(Data extracted from a collection)

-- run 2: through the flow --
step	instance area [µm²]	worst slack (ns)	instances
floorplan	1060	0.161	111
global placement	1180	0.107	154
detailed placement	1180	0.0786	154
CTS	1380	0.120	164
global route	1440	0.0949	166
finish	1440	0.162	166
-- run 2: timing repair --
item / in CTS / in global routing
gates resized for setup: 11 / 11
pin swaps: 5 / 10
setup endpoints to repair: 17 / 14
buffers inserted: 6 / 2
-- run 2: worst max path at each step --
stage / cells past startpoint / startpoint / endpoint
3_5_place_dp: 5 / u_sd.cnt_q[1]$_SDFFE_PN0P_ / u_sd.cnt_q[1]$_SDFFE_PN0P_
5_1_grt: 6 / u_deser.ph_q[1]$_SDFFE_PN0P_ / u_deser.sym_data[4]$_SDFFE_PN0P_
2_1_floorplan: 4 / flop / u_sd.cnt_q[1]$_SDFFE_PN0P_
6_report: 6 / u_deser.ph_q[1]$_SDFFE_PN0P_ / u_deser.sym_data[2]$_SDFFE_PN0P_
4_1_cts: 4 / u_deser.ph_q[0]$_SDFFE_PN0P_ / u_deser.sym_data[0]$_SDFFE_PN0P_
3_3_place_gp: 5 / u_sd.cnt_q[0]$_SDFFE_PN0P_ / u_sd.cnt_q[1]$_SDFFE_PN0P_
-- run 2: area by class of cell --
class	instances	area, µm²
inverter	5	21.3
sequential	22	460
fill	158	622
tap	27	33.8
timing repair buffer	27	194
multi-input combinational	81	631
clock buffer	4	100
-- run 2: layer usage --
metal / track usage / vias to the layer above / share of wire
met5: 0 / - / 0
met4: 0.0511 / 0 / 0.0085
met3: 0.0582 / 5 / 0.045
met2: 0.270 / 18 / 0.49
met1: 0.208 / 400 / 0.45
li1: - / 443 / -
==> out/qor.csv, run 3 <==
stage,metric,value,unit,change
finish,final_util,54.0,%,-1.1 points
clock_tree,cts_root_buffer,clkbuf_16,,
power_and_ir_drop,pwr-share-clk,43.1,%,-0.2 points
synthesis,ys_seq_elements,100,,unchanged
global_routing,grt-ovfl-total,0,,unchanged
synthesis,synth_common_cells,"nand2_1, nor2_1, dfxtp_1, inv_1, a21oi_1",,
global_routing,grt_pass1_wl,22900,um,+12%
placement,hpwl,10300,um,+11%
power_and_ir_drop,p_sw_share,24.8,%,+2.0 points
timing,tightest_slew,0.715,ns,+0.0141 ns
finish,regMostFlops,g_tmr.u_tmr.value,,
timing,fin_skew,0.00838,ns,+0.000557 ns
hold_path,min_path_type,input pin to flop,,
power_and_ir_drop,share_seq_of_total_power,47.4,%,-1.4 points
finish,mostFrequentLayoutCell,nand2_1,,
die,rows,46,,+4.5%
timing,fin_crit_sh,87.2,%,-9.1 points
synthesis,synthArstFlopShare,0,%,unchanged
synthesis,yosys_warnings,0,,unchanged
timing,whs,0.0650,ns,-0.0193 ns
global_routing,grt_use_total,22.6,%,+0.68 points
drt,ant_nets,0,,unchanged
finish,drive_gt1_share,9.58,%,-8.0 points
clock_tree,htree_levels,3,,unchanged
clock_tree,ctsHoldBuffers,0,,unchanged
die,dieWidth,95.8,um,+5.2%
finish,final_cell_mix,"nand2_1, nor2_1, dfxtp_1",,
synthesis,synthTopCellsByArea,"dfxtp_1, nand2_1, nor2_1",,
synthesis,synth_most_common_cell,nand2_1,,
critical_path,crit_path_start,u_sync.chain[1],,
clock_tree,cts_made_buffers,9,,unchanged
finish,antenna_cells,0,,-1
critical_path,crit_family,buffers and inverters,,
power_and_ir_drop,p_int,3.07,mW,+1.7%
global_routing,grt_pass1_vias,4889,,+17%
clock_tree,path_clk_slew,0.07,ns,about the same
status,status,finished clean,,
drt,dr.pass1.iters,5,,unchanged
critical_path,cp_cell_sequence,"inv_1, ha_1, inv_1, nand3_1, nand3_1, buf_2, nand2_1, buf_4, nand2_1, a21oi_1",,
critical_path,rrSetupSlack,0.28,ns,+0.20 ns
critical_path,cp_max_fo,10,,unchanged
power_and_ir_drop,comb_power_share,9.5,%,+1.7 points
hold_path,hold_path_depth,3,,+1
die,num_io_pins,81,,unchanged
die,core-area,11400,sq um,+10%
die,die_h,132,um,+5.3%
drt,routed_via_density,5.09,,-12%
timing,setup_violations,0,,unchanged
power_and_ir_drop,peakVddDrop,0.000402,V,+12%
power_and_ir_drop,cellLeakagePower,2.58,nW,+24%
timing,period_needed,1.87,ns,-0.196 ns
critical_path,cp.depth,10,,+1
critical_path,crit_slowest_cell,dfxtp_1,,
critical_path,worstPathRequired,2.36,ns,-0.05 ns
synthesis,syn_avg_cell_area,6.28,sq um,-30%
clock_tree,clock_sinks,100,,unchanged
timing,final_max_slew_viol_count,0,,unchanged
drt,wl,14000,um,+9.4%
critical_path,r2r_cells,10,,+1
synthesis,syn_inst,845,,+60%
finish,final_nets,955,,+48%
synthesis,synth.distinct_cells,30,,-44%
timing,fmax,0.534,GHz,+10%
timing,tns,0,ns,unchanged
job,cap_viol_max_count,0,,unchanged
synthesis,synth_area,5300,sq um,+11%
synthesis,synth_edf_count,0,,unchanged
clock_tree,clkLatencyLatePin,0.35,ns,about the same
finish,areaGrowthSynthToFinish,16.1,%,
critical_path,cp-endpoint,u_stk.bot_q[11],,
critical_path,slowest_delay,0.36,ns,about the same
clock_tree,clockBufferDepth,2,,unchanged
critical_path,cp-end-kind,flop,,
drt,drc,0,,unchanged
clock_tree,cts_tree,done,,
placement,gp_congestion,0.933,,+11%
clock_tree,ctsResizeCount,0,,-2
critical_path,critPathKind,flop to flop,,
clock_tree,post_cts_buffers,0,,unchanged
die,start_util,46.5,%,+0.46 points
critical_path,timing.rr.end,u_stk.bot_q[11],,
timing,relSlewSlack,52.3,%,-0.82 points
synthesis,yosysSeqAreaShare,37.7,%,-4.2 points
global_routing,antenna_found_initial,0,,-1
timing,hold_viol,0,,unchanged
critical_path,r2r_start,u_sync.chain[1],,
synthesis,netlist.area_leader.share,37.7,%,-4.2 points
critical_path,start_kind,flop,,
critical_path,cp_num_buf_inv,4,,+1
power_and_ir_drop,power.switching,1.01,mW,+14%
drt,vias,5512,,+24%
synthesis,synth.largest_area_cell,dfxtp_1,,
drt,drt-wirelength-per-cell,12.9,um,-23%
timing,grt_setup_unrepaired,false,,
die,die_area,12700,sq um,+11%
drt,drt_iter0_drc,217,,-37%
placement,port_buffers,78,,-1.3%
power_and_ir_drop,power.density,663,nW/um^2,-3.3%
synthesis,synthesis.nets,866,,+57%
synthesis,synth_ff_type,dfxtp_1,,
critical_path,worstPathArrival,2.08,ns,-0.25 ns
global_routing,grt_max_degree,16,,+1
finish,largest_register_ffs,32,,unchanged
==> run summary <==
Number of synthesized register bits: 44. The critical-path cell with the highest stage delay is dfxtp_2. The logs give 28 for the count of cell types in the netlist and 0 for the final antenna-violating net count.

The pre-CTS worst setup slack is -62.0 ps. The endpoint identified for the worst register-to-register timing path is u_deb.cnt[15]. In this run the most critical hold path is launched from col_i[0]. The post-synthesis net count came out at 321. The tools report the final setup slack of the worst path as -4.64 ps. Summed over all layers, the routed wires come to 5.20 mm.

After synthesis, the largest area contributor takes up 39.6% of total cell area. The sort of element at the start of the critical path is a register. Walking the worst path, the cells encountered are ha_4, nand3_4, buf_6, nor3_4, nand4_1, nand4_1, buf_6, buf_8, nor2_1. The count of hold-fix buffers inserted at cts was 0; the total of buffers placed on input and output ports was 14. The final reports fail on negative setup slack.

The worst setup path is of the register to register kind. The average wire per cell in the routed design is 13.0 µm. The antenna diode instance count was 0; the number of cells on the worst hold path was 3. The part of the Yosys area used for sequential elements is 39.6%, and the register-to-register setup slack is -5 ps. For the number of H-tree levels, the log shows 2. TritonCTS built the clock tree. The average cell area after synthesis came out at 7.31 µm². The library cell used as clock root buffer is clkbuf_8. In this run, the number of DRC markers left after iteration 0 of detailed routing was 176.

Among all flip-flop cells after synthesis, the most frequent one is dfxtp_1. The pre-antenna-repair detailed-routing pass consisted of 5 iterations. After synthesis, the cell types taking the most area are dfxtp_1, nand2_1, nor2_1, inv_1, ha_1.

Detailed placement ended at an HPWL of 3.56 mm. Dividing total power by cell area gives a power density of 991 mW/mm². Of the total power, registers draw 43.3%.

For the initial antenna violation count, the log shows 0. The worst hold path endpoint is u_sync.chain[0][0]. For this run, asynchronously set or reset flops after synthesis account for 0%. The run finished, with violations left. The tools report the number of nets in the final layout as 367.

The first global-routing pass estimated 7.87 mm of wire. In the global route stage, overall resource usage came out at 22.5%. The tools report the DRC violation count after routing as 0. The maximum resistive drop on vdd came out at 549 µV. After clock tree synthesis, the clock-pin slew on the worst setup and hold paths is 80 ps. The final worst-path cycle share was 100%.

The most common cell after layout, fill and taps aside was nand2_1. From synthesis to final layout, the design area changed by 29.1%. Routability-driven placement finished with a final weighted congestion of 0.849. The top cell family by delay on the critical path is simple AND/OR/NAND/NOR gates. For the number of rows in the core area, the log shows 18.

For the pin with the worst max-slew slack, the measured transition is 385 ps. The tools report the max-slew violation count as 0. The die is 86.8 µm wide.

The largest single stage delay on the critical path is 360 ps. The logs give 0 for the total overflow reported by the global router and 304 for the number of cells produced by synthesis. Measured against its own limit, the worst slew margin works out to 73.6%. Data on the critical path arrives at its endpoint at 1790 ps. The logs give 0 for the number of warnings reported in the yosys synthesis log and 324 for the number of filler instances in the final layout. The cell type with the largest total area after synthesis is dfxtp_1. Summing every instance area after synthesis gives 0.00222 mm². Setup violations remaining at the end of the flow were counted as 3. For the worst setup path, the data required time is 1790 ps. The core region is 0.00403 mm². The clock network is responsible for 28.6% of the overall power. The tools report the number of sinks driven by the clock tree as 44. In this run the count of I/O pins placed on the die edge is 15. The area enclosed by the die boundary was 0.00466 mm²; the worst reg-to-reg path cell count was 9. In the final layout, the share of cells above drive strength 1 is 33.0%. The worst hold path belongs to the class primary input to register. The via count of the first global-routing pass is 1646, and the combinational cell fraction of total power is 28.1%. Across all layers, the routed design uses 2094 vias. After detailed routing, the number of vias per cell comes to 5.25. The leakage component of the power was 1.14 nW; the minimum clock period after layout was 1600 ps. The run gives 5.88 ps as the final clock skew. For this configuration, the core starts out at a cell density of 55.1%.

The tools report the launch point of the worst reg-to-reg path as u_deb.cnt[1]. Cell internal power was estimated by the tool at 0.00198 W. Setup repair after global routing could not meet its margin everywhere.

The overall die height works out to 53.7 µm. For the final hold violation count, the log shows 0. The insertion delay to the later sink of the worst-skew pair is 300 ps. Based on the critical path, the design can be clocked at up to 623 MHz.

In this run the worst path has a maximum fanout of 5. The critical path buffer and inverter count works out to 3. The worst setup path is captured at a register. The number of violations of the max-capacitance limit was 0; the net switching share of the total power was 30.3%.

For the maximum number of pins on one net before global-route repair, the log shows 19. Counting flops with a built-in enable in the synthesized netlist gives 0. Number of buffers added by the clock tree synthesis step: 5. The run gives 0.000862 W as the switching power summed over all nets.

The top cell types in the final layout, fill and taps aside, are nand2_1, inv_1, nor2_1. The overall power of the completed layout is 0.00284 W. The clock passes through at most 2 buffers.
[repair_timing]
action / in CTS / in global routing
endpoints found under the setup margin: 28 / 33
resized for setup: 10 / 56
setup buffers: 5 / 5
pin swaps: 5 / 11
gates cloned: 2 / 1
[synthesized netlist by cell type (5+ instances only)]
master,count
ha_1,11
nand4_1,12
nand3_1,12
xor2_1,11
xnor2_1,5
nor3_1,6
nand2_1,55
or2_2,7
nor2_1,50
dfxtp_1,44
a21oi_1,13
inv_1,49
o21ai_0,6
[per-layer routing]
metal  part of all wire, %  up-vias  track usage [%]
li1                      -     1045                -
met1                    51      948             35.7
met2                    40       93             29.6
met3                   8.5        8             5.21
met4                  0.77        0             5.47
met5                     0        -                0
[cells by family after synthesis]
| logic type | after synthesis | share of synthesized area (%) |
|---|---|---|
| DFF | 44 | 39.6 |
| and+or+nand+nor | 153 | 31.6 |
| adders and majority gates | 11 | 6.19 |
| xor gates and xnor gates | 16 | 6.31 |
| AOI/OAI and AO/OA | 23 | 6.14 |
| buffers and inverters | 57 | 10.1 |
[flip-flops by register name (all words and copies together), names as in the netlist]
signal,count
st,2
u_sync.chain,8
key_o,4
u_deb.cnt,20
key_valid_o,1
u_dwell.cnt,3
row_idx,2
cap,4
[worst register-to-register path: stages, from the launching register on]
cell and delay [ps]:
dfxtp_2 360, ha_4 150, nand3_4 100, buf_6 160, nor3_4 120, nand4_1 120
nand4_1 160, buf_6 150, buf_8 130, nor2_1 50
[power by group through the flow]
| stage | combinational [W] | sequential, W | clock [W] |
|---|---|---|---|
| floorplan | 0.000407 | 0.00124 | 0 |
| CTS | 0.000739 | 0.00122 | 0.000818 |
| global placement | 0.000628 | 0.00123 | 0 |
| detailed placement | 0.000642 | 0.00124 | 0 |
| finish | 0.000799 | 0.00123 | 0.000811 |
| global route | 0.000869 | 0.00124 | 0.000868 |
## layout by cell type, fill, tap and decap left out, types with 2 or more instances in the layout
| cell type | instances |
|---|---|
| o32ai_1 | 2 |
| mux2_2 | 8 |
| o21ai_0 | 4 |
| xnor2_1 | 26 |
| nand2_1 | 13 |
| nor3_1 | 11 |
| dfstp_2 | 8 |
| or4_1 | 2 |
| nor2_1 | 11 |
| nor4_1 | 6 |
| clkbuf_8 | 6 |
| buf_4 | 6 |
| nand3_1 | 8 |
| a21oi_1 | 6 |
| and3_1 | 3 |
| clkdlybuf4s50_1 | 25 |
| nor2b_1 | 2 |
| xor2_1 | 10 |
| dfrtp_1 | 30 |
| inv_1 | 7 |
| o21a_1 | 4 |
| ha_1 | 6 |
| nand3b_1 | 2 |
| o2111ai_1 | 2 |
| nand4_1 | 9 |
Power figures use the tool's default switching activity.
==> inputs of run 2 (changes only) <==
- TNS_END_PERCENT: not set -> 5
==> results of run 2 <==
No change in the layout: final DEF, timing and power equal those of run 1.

• [WHAT TO DO]: Nothing but the lines from the one containing "inputs of run" through the last line of the data above should be set down, word for word.

• [ANSWER TO THIS EXERCISE]:
==> inputs of run 2 (changes only) <==
- TNS_END_PERCENT: not set -> 5
==> results of run 2 <==
No change in the layout: final DEF, timing and power equal those of run 1.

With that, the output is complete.